The 1933 Act is primarily concerned with new offerings of securities. When Congress enacted the 1933 Act, it (1) created a private right of action for purchasers of registered securities to sue for false or misleading information contained in registration statements and (2) granted federal and state courts concurrent jurisdiction over 1933 Act claims by private plaintiffs and barred defendants from removing such suits filed in state court to federal court. After Congress enacted the Securities Litigation Uniform Standards Act (SLUSA) in 1998, federal courts split on whether SLUSA permits removal of state court class action claims under the 1933 Act, until the U.S. Supreme Court held in Cyan v. Beaver County Empl. Ret. Fund, 138 S. Ct. 1061 (2018), that SLUSA does not. After Cyan, the number of 1933 Act non-removable class actions filed in state court dramatically increased, along with a growing phenomenon of parallel, substantially identical 1933 Act claims filed in federal court which cannot be consolidated or sometimes even coordinated with the state court action. In an effort to curb both state court and inefficient multi-jurisdictional 1933 Act class action filings, and to reduce the risk of inconsistent state court rulings on federal securities law issues, some Delaware corporations adopted forum selection provisions in their certificates of incorporation requiring that stockholder plaintiffs bring 1933 Act claims exclusively in federal courts. In Salzberg v. Sciabacucchi, 227 A.3d 102 (Del. 2020), the Delaware Supreme Court held that a federal forum selection provision contained in the certificate of incorporation of a Delaware corporation is facially valid and enforceable under the Delaware General Corporation Law.
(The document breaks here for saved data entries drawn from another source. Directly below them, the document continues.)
`src/sv/pcr_pkg.sv`:
```
// Shared widths, defaults, payload structs and control types for the
// permutation crossover repair block. No dependencies.
package pcr_pkg;

  localparam int GENE_W          = 6;   // city number width
  localparam int CITY_W          = 7;   // city count and pivot width
  localparam int MAX_CITIES_DEF  = 64;
  localparam int CITY_MIN        = 2;

  typedef struct packed {
    logic [GENE_W-1:0] gene_from_first;
    logic [GENE_W-1:0] gene_from_second;
    logic [CITY_W-1:0] pivot;
  } parent_item_t;

  typedef struct packed {
    logic [GENE_W-1:0] child_gene;
    logic              was_replaced;
    logic              last;
  } child_item_t;

  typedef enum logic {
    PH_LOAD,
    PH_EMIT
  } phase_t;

  // Control from the sequencer to the city maps.
  typedef struct packed {
    logic              clear;
    logic              set_valid;
    logic [GENE_W-1:0] set_city;
    logic              scan_en;
    logic              consume;
    logic              mark_valid;
    logic [GENE_W-1:0] mark_city;
    logic [GENE_W-1:0] query_city;
  } map_ctrl_t;

  // Status back from the city maps.
  typedef struct packed {
    logic              miss_ok;
    logic [GENE_W-1:0] miss_city;
    logic              emitted;
  } map_stat_t;

endpackage

```
`src/sv/pcr_stream_if.sv`:
```
// Valid/ready stream interface with a typed payload.
// The payload type is supplied by the instantiating side.
interface pcr_stream_if #(
  parameter type payload_t = logic
) ();
  logic     valid;
  logic     ready;
  payload_t data;

  modport source (output valid, output data, input ready);
  modport sink   (input valid, input data, output ready);
endinterface

```
`src/sv/pcr_child_ram.sv`:
```
// Child gene store: one write port, one read port, registered read data.
// Depends on pcr_pkg for the gene width.
module pcr_child_ram import pcr_pkg::*; #(
  parameter int DEPTH  = MAX_CITIES_DEF,
  parameter int ADDR_W = $clog2(MAX_CITIES_DEF)
) (
  input  logic              clk,
  input  logic              we,
  input  logic [ADDR_W-1:0] waddr,
  input  logic [GENE_W-1:0] wdata,
  input  logic              re,
  input  logic [ADDR_W-1:0] raddr,
  output logic [GENE_W-1:0] rdata
);

  logic [GENE_W-1:0] mem [DEPTH];

  always_ff @(posedge clk) begin
    if (we) begin
      mem[waddr] <= wdata;
    end
  end

  // read data holds while no read is issued
  always_ff @(posedge clk) begin
    if (re) begin
      rdata <= mem[raddr];
    end
  end

endmodule

```
`src/sv/pcr_city_maps.sv`:
```
// Present and emitted city bitmaps plus the missing-city cursor.
// Depends on pcr_pkg for the control and status structs.
module pcr_city_maps import pcr_pkg::*; #(
  parameter int MAX_CITIES = MAX_CITIES_DEF,
  parameter int CNT_W      = $clog2(MAX_CITIES_DEF + 1),
  parameter int IDX_W      = $clog2(MAX_CITIES_DEF)
) (
  input  logic             clk,
  input  logic             rst,
  input  logic [CNT_W-1:0] n,
  input  map_ctrl_t        ctrl,
  output map_stat_t        stat
);

  logic [MAX_CITIES-1:0] present_map;
  logic [MAX_CITIES-1:0] emitted_map;
  logic [CNT_W-1:0]      cursor;
  logic [IDX_W-1:0]      cur_idx;
  logic                  cur_live;
  logic                  advance;

  assign cur_idx  = cursor[IDX_W-1:0];
  assign cur_live = ctrl.scan_en && (cursor < n);
  // the cursor walks over present cities on its own, and parks on a missing one
  assign advance  = cur_live && present_map[cur_idx];

  assign stat.miss_ok   = cur_live && !present_map[cur_idx];
  assign stat.miss_city = GENE_W'(cursor);
  assign stat.emitted   = emitted_map[ctrl.query_city[IDX_W-1:0]];

  always_ff @(posedge clk) begin
    if (rst || ctrl.clear) begin
      present_map <= '0;
      emitted_map <= '0;
      cursor      <= '0;
    end else begin
      if (ctrl.set_valid) begin
        present_map[ctrl.set_city[IDX_W-1:0]] <= 1'b1;
      end
      if (ctrl.mark_valid) begin
        emitted_map[ctrl.mark_city[IDX_W-1:0]] <= 1'b1;
      end
      if (ctrl.consume || advance) begin
        cursor <= cursor + 1'b1;
      end
    end
  end

endmodule

```
`src/sv/permutation_crossover_repair.sv`:
```
// Emit path: once the last gene of a child is taken, the phase register turns to emit; the
// gene store read and the output register then lie before the first repaired gene is offered.
// Throughput: one gene taken per cycle while loading; then one result per cycle while the
// receiver is ready, save where the cursor steps over present cities before a replacement.
// Reset: city_count is 64, maps and counters clear; the gene store is not cleared.
// A configuration write also discards the child being loaded or emitted, bar a result in the output register.
module permutation_crossover_repair import pcr_pkg::*; #(
  parameter int MAX_CITIES = MAX_CITIES_DEF
) (
  input  logic              clk,
  input  logic              rst,
  input  logic              cfg_we,
  input  logic [CITY_W-1:0] cfg_wdata,
  pcr_stream_if.sink        parents,
  pcr_stream_if.source      child
);

  localparam int CNT_W = $clog2(MAX_CITIES + 1);
  localparam int IDX_W = $clog2(MAX_CITIES);

  phase_t            phase;
  phase_t            phase_next;
  logic              load_en;
  logic              emit_en;

  logic [CNT_W-1:0]  n;
  logic [CNT_W-1:0]  n_next;
  logic [CNT_W-1:0]  pos;
  logic [CNT_W-1:0]  rd_idx;
  logic [CNT_W-1:0]  dec_idx;
  logic              g_valid;

  logic              load_fire;
  logic              load_last;
  logic [GENE_W-1:0] gene_sel;
  logic              issue;
  logic [GENE_W-1:0] g;
  logic              keep;
  logic              out_free;
  logic              g_fire;
  logic              dec_last;
  logic [GENE_W-1:0] dec_gene;

  logic              out_valid;
  child_item_t       out_data;

  map_ctrl_t         mctrl;
  map_stat_t         mstat;

  // ---------------- phase control ----------------
  always_comb begin
    phase_next = phase;
    if (cfg_we) begin
      phase_next = PH_LOAD;
    end else begin
      case (phase)
        PH_LOAD: if (load_fire && load_last) phase_next = PH_EMIT;
        PH_EMIT: if (g_fire && dec_last) phase_next = PH_LOAD;
        default: phase_next = PH_LOAD;
      endcase
    end
  end

  always_comb begin
    load_en = 1'b0;
    emit_en = 1'b0;
    case (phase)
      PH_LOAD: load_en = 1'b1;
      PH_EMIT: emit_en = 1'b1;
      default: load_en = 1'b0;
    endcase
  end

  always_ff @(posedge clk) begin
    if (rst) begin
      phase <= PH_LOAD;
    end else begin
      phase <= phase_next;
    end
  end

  // ---------------- city count register ----------------
  always_comb begin
    if (cfg_wdata < CITY_W'(CITY_MIN)) begin
      n_next = CNT_W'(CITY_MIN);
    end else if (cfg_wdata > CITY_W'(MAX_CITIES)) begin
      n_next = CNT_W'(MAX_CITIES);
    end else begin
      n_next = CNT_W'(cfg_wdata);
    end
  end

  always_ff @(posedge clk) begin
    if (rst) begin
      n <= CNT_W'(MAX_CITIES);
    end else if (cfg_we) begin
      n <= n_next;
    end
  end

  // ---------------- load side ----------------
  assign parents.ready = load_en;
  assign load_fire     = parents.valid && load_en;
  assign load_last     = (pos == n - CNT_W'(1));
  assign gene_sel      = (CITY_W'(pos) < parents.data.pivot) ? parents.data.gene_from_first
                                                              : parents.data.gene_from_second;

  // ---------------- emit side ----------------
  // decision stage holds the registered gene from the store; a read is issued only when it is empty or frees
  assign issue    = emit_en && (rd_idx < n) && (!g_valid || g_fire);
  assign keep     = (CITY_W'(g) < CITY_W'(n)) && !mstat.emitted;
  assign out_free = !out_valid || child.ready;
  assign g_fire   = g_valid && out_free && (keep || mstat.miss_ok);
  assign dec_last = (dec_idx == n - CNT_W'(1));
  assign dec_gene = keep ? g : mstat.miss_city;

  always_ff @(posedge clk) begin
    if (rst || cfg_we) begin
      pos     <= '0;
      rd_idx  <= '0;
      dec_idx <= '0;
      g_valid <= 1'b0;
    end else begin
      if (load_fire) begin
        pos <= pos + 1'b1;
      end
      if (issue) begin
        rd_idx  <= rd_idx + 1'b1;
        g_valid <= 1'b1;
      end else if (g_fire) begin
        g_valid <= 1'b0;
      end
      if (g_fire) begin
        dec_idx <= dec_idx + 1'b1;
      end
      if (g_fire && dec_last) begin
        pos     <= '0;
        rd_idx  <= '0;
        dec_idx <= '0;
      end
    end
  end

  // ---------------- output register ----------------
  always_ff @(posedge clk) begin
    if (rst) begin
      out_valid <= 1'b0;
    end else if (g_fire) begin
      out_valid <= 1'b1;
    end else if (child.ready) begin
      out_valid <= 1'b0;
    end
  end

  always_ff @(posedge clk) begin
    if (g_fire) begin
      out_data.child_gene   <= dec_gene;
      out_data.was_replaced <= !keep;
      out_data.last         <= dec_last;
    end
  end

  assign child.valid = out_valid;
  assign child.data  = out_data;

  // ---------------- storage ----------------
  pcr_child_ram #(
    .DEPTH  (MAX_CITIES),
    .ADDR_W (IDX_W)
  ) u_ram (
    .clk   (clk),
    .we    (load_fire),
    .waddr (pos[IDX_W-1:0]),
    .wdata (gene_sel),
    .re    (issue),
    .raddr (rd_idx[IDX_W-1:0]),
    .rdata (g)
  );

  always_comb begin
    mctrl.clear      = cfg_we || (g_fire && dec_last);
    mctrl.set_valid  = load_fire && (CITY_W'(gene_sel) < CITY_W'(n));
    mctrl.set_city   = gene_sel;
    mctrl.scan_en    = emit_en;
    mctrl.consume    = g_fire && !keep;
    mctrl.mark_valid = g_fire;
    mctrl.mark_city  = dec_gene;
    mctrl.query_city = g;
  end

  pcr_city_maps #(
    .MAX_CITIES (MAX_CITIES),
    .CNT_W      (CNT_W),
    .IDX_W      (IDX_W)
  ) u_maps (
    .clk  (clk),
    .rst  (rst),
    .n    (n),
    .ctrl (mctrl),
    .stat (mstat)
  );

endmodule

```
`src/flat_wrapper.sv`:
```
// flat-port wrapper written by rule: the top's interface ports become plain ports
module permutation_crossover_repair_flat import pcr_pkg::*;
#(
  parameter int MAX_CITIES = MAX_CITIES_DEF
)
  (clk, rst, cfg_we, cfg_wdata, parents_valid, parents_data, parents_ready, child_valid, child_data, child_ready);
  pcr_stream_if #(.payload_t(parent_item_t)) parents_i ();
  pcr_stream_if #(.payload_t(child_item_t)) child_i ();
  input  logic clk;
  input  logic rst;
  input  logic cfg_we;
  input  logic [CITY_W-1:0] cfg_wdata;
  input wire logic [$bits(parents_i.valid)-1:0] parents_valid;
  input wire logic [$bits(parents_i.data)-1:0] parents_data;
  output wire logic [$bits(parents_i.ready)-1:0] parents_ready;
  output wire logic [$bits(child_i.valid)-1:0] child_valid;
  output wire logic [$bits(child_i.data)-1:0] child_data;
  input wire logic [$bits(child_i.ready)-1:0] child_ready;
  assign parents_i.valid = parents_valid;
  assign parents_i.data = parents_data;
  assign parents_ready = parents_i.ready;
  assign child_valid = child_i.valid;
  assign child_data = child_i.data;
  assign child_i.ready = child_ready;
  permutation_crossover_repair #(.MAX_CITIES(MAX_CITIES)) u_core (.clk(clk), .rst(rst), .cfg_we(cfg_we), .cfg_wdata(cfg_wdata), .parents(parents_i), .child(child_i));
endmodule
```
$ cat src/rtl/four_digit_seven_segment_scanner_defines.svh
// ---------------------------------------------------------------------------
// Assertion macros for the four digit seven segment scanner
// Implication checks, same cycle and next cycle, with synchronous reset
// ---------------------------------------------------------------------------
`ifndef FOUR_DIGIT_SEVEN_SEGMENT_SCANNER_DEFINES_SVH
`define FOUR_DIGIT_SEVEN_SEGMENT_SCANNER_DEFINES_SVH

`ifndef NO_ASSERTIONS

`define FDSS_ASSERT_IMP(label, clk, rst_n, ante, cons) \
    label: assert property (@(posedge clk) disable iff (!(rst_n)) (ante) |-> (cons)) \
        else $error("fdss assertion failed");

`define FDSS_ASSERT_NEXT(label, clk, rst_n, ante, cons) \
    label: assert property (@(posedge clk) disable iff (!(rst_n)) (ante) |=> (cons)) \
        else $error("fdss assertion failed");

`else

`define FDSS_ASSERT_IMP(label, clk, rst_n, ante, cons)

`define FDSS_ASSERT_NEXT(label, clk, rst_n, ante, cons)

`endif

`endif

$ cat src/rtl/fdss_pkg.sv
// ---------------------------------------------------------------------------
// fdss_pkg
// Types, codes and glyph table of the four digit seven segment scanner
// ---------------------------------------------------------------------------
package fdss_pkg;

    localparam int VALUE_W = 15;
    localparam int MAG_W   = 14;
    localparam int CODE_W  = 5;
    localparam int PHASE_W = 10;

    localparam logic REQ_LOAD = 1'b0;
    localparam logic REQ_TICK = 1'b1;

    localparam logic [2:0] CFG_DOT     = 3'd0;
    localparam logic [2:0] CFG_DISABLE = 3'd1;
    localparam logic [2:0] CFG_FLASH   = 3'd2;
    localparam logic [2:0] CFG_ZEROS   = 3'd3;
    localparam logic [2:0] CFG_ANODE   = 3'd4;

    localparam logic [CODE_W-1:0] CODE_MINUS = 5'd16;
    localparam logic [CODE_W-1:0] CODE_BLANK = 5'd17;

    localparam logic [7:0] DOT_BIT = 8'h80;

    typedef logic [3:0][CODE_W-1:0] t_codes;

    typedef struct packed {
        logic [3:0] dot_mask;
        logic [3:0] disable_mask;
        logic [3:0] flash_mask;
        logic       show_zeros;
        logic       common_anode;
    } t_cfg;

    function automatic logic [7:0] glyph(input logic [CODE_W-1:0] code);
        logic [7:0] seg;
        case (code)
            5'd0:  seg = 8'h3F;
            5'd1:  seg = 8'h06;
            5'd2:  seg = 8'h5B;
            5'd3:  seg = 8'h4F;
            5'd4:  seg = 8'h66;
            5'd5:  seg = 8'h6D;
            5'd6:  seg = 8'h7D;
            5'd7:  seg = 8'h07;
            5'd8:  seg = 8'h7F;
            5'd9:  seg = 8'h6F;
            5'd10: seg = 8'h77;
            5'd11: seg = 8'h7C;
            5'd12: seg = 8'h39;
            5'd13: seg = 8'h5E;
            5'd14: seg = 8'h79;
            5'd15: seg = 8'h71;
            CODE_MINUS: seg = 8'h40;
            default: seg = 8'h00;
        endcase
        return seg;
    endfunction

endpackage

$ cat src/rtl/four_digit_seven_segment_scanner.sv
// ---------------------------------------------------------------------------
// four_digit_seven_segment_scanner
// Multiplexed four digit seven segment driver: value loads and scan ticks
// ---------------------------------------------------------------------------
// channel  handshake               payload
// in       i_in_valid/o_in_ready   i_req_type, i_value
// out      o_out_valid/i_out_ready o_digit_index, o_digit_drive, o_segment_byte,
//                                  o_shown_value
// cfg      i_cfg_valid/o_cfg_ready i_cfg_index, i_cfg_data
//
// One item per cycle unless a tick waits on a stalled result. An item sits in
// the input register, then an in-range load updates the digit codes and a tick
// fills the result register. A stalled result holds only a pending tick; loads
// and an empty input register keep moving. Synchronous reset, no clearing pass;
// config is taken every cycle.
// ---------------------------------------------------------------------------
`include "four_digit_seven_segment_scanner_defines.svh"

module four_digit_seven_segment_scanner #(
    parameter int FLASH_ON_MS     = 500,
    parameter int FLASH_PERIOD_MS = 1000
) (
    input  logic                                i_clk,
    input  logic                                i_rst_n,
    input  logic                                i_in_valid,
    output logic                                o_in_ready,
    input  logic                                i_req_type,
    input  logic signed [fdss_pkg::VALUE_W-1:0] i_value,
    output logic                                o_out_valid,
    input  logic                                i_out_ready,
    output logic [1:0]                          o_digit_index,
    output logic [3:0]                          o_digit_drive,
    output logic [7:0]                          o_segment_byte,
    output logic signed [fdss_pkg::VALUE_W-1:0] o_shown_value,
    input  logic                                i_cfg_valid,
    output logic                                o_cfg_ready,
    input  logic [2:0]                          i_cfg_index,
    input  logic [3:0]                          i_cfg_data
);
    import fdss_pkg::*;

    t_cfg                       r_cfg;
    logic                       r_in_valid;
    logic                       r_in_type;
    logic signed [VALUE_W-1:0]  r_in_value;
    t_codes                     r_codes;
    logic signed [VALUE_W-1:0]  r_held_value;
    logic [1:0]                 r_scan_pos;
    logic [PHASE_W-1:0]         r_flash_phase;
    logic [PHASE_W-1:0]         n_flash_phase;
    logic                       r_out_valid;
    logic [1:0]                 r_out_index;
    logic [3:0]                 r_out_drive;
    logic [7:0]                 r_out_seg;
    logic signed [VALUE_W-1:0]  r_out_shown;

    logic       advance;
    logic       tick_fire;
    logic       load_fire;
    logic       in_range;
    t_codes     split_codes;
    logic [3:0] drive;
    logic [7:0] segment;
    logic       flash_on;

    assign advance   = !r_in_valid || (r_in_type == REQ_LOAD) || !r_out_valid || i_out_ready;
    assign tick_fire = r_in_valid && advance && (r_in_type == REQ_TICK);
    assign load_fire = r_in_valid && (r_in_type == REQ_LOAD) && in_range;
    assign flash_on  = r_flash_phase < PHASE_W'(FLASH_ON_MS);

    always_comb begin
        n_flash_phase = r_flash_phase + PHASE_W'(1);
        if (n_flash_phase >= PHASE_W'(FLASH_PERIOD_MS)) begin
            n_flash_phase = '0;
        end
    end

    fdss_split u_split (
        .i_value    (r_in_value),
        .i_cfg      (r_cfg),
        .o_in_range (in_range),
        .o_codes    (split_codes)
    );

    fdss_render u_render (
        .i_pos      (r_scan_pos),
        .i_codes    (r_codes),
        .i_cfg      (r_cfg),
        .i_flash_on (flash_on),
        .o_drive    (drive),
        .o_segment  (segment)
    );

    always_ff @(posedge i_clk) begin
        if (!i_rst_n) begin
            r_cfg         <= '{dot_mask: 4'h0, disable_mask: 4'h0, flash_mask: 4'h0,
                               show_zeros: 1'b1, common_anode: 1'b0};
            r_in_valid    <= 1'b0;
            r_codes       <= {4{CODE_BLANK}};
            r_held_value  <= '0;
            r_scan_pos    <= '0;
            r_flash_phase <= '0;
            r_out_valid   <= 1'b0;
        end else begin
            if (i_cfg_valid) begin
                case (i_cfg_index)
                    CFG_DOT:     r_cfg.dot_mask     <= i_cfg_data;
                    CFG_DISABLE: r_cfg.disable_mask <= i_cfg_data;
                    CFG_FLASH:   r_cfg.flash_mask   <= i_cfg_data;
                    CFG_ZEROS:   r_cfg.show_zeros   <= i_cfg_data[0];
                    CFG_ANODE:   r_cfg.common_anode <= i_cfg_data[0];
                    default: ;
                endcase
            end
            if (advance) begin
                r_in_valid <= i_in_valid;
            end
            if (load_fire) begin
                r_codes      <= split_codes;
                r_held_value <= r_in_value;
            end
            if (tick_fire) begin
                r_scan_pos    <= r_scan_pos + 2'd1;
                r_flash_phase <= n_flash_phase;
                r_out_valid   <= 1'b1;
            end else if (i_out_ready) begin
                r_out_valid <= 1'b0;
            end
        end
    end

    always_ff @(posedge i_clk) begin
        if (advance) begin
            r_in_type  <= i_req_type;
            r_in_value <= i_value;
        end
        if (tick_fire) begin
            r_out_index <= r_scan_pos;
            r_out_drive <= drive;
            r_out_seg   <= segment;
            r_out_shown <= r_held_value;
        end
    end

    assign o_in_ready     = advance;
    assign o_cfg_ready    = 1'b1;
    assign o_out_valid    = r_out_valid;
    assign o_digit_index  = r_out_index;
    assign o_digit_drive  = r_out_drive;
    assign o_segment_byte = r_out_seg;
    assign o_shown_value  = r_out_shown;

    `FDSS_ASSERT_NEXT(a_scan_step, i_clk, i_rst_n, tick_fire, r_scan_pos == $past(r_scan_pos) + 2'd1)
    `FDSS_ASSERT_IMP(a_phase_range, i_clk, i_rst_n, 1'b1, r_flash_phase < PHASE_W'(FLASH_PERIOD_MS))
    `FDSS_ASSERT_NEXT(a_bad_load, i_clk, i_rst_n, r_in_valid && (r_in_type == REQ_LOAD) && !in_range, $stable(r_held_value) && $stable(r_codes))
    `FDSS_ASSERT_IMP(a_one_enable, i_clk, i_rst_n, r_out_valid, $onehot0(r_out_drive ^ {4{!r_cfg.common_anode}}))

endmodule

$ cat src/rtl/fdss_split.sv
// ---------------------------------------------------------------------------
// fdss_split
// Range check and decimal split of a loaded value, with leading zero blanking
// ---------------------------------------------------------------------------
module fdss_split (
    input  logic signed [fdss_pkg::VALUE_W-1:0] i_value,
    input  fdss_pkg::t_cfg                      i_cfg,
    output logic                                o_in_range,
    output fdss_pkg::t_codes                    o_codes
);
    import fdss_pkg::*;

    logic              neg;
    logic [MAG_W-1:0]  mag;
    logic [27:0]       p1, p2, p3;
    logic [9:0]        q1;
    logic [6:0]        q2;
    logic [3:0]        q3;
    logic [MAG_W-1:0]  d3, d2, d1;

    assign o_in_range = (i_value >= -15'sd999) && (i_value <= 15'sd9999);
    assign neg        = i_value[VALUE_W-1];
    assign mag        = neg ? MAG_W'(-i_value) : MAG_W'(i_value);

    // reciprocal multiplies, exact for 0..9999
    assign p1 = 28'(mag) * 28'd6554;
    assign p2 = 28'(mag) * 28'd5243;
    assign p3 = 28'(mag) * 28'd8389;
    assign q1 = p1[25:16];
    assign q2 = p2[25:19];
    assign q3 = p3[26:23];

    assign d3 = mag - (MAG_W'({q1, 3'b000}) + MAG_W'({q1, 1'b0}));
    assign d2 = MAG_W'(q1) - (MAG_W'({q2, 3'b000}) + MAG_W'({q2, 1'b0}));
    assign d1 = MAG_W'(q2) - (MAG_W'({q3, 3'b000}) + MAG_W'({q3, 1'b0}));

    always_comb begin
        o_codes[0] = {1'b0, q3};
        o_codes[1] = {1'b0, d1[3:0]};
        o_codes[2] = {1'b0, d2[3:0]};
        o_codes[3] = {1'b0, d3[3:0]};
        if (neg) begin
            o_codes[0] = CODE_MINUS;
        end else if (!i_cfg.show_zeros) begin
            if ((mag < 14'd1000) && !i_cfg.dot_mask[0]) begin
                o_codes[0] = CODE_BLANK;
                if ((mag < 14'd100) && !i_cfg.dot_mask[1]) begin
                    o_codes[1] = CODE_BLANK;
                    if ((mag < 14'd10) && !i_cfg.dot_mask[2]) begin
                        o_codes[2] = CODE_BLANK;
                    end
                end
            end
        end
    end

endmodule
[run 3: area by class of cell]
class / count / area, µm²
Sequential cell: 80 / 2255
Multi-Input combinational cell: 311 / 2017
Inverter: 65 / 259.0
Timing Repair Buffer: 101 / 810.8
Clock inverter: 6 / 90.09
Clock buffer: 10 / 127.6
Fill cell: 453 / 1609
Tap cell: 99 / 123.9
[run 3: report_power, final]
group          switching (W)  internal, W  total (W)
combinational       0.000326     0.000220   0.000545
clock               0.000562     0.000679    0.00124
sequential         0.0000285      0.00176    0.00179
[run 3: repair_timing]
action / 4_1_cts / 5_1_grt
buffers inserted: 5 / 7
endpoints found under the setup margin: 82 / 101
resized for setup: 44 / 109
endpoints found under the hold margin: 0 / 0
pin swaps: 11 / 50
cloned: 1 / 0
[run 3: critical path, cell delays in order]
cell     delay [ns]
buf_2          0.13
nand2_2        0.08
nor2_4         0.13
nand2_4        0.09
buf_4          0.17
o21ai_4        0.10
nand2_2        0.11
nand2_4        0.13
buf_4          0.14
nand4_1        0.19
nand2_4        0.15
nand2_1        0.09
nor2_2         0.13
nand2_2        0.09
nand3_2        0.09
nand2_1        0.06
File: src/rtl/bsdf_ctrl.sv
// Sequencing state machine of the scan duplicate filter.
// Depends on bsdf_pkg for the command and status groups and verdict codes.
module bsdf_ctrl
    import bsdf_pkg::*;
(
    input  logic       clk,
    input  logic       rst_n,
    input  logic       in_valid,
    output logic       in_ready,
    output logic       out_valid,
    input  logic       out_ready,
    input  dp_status_t status,
    output dp_cmd_t    cmd
);

    localparam logic [2:0] ST_IDLE   = 3'd0;
    localparam logic [2:0] ST_CHECK  = 3'd1;
    localparam logic [2:0] ST_SCAN   = 3'd2;
    localparam logic [2:0] ST_APPEND = 3'd3;
    localparam logic [2:0] ST_DONE   = 3'd4;

    logic [2:0] state_reg;
    logic [2:0] state_next;
    logic       out_valid_reg;
    logic       out_valid_next;

    assign in_ready  = (state_reg == ST_IDLE);
    assign out_valid = out_valid_reg;

    always_comb
    begin
        state_next     = state_reg;
        cmd            = '0;
        out_valid_next = out_valid_reg & ~out_ready;
        unique case (state_reg)
            ST_IDLE:
            begin
                if (in_valid)
                begin
                    cmd.load_item = 1'b1;
                    state_next    = ST_CHECK;
                end
            end
            ST_CHECK:
            begin
                priority if (status.is_clear)
                begin
                    cmd.clear       = 1'b1;
                    cmd.set_verdict = 1'b1;
                    cmd.verdict     = VERDICT_CLEARED;
                    state_next      = ST_DONE;
                end
                else if (status.not_conn)
                begin
                    cmd.set_verdict = 1'b1;
                    cmd.verdict     = VERDICT_NOT_CONN;
                    state_next      = ST_DONE;
                end
                else if (status.low_signal)
                begin
                    cmd.set_verdict = 1'b1;
                    cmd.verdict     = VERDICT_WEAK;
                    state_next      = ST_DONE;
                end
                else if (status.full)
                begin
                    cmd.set_verdict = 1'b1;
                    cmd.verdict     = VERDICT_FULL;
                    state_next      = ST_DONE;
                end
                else if (status.empty)
                begin
                    state_next = ST_APPEND;
                end
                else
                begin
                    cmd.scan_start = 1'b1;
                    state_next     = ST_SCAN;
                end
            end
            ST_SCAN:
            begin
                cmd.scan_en = 1'b1;
                priority if (status.hit)
                begin
                    cmd.set_verdict = 1'b1;
                    cmd.verdict     = VERDICT_DUP;
                    state_next      = ST_DONE;
                end
                else if (status.end_miss)
                begin
                    state_next = ST_APPEND;
                end
                else
                begin
                    state_next = ST_SCAN;
                end
            end
            ST_APPEND:
            begin
                cmd.append = 1'b1;
                state_next = ST_DONE;
            end
            ST_DONE:
            begin
                // wait for the output register to drain
                if (!out_valid_reg || out_ready)
                begin
                    cmd.load_out   = 1'b1;
                    out_valid_next = 1'b1;
                    state_next     = ST_IDLE;
                end
            end
            default:
            begin
                state_next = ST_IDLE;
            end
        endcase
    end

    always_ff @(posedge clk or negedge rst_n)
    begin
        if (!rst_n)
        begin
            state_reg     <= ST_IDLE;
            out_valid_reg <= 1'b0;
        end
        else
        begin
            state_reg     <= state_next;
            out_valid_reg <= out_valid_next;
        end
    end

endmodule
Although Salzberg settled that federal forum provisions are valid as a matter of Delaware law, they are subject to “as applied” challenges if a company invokes the provision in state court to seek dismissal of 1933 Act claims. “As applied” challenges typically assert that application of a specific forum selection provision would be unreasonable under the circumstances or would contravene the public policy of the state in which the action is brought.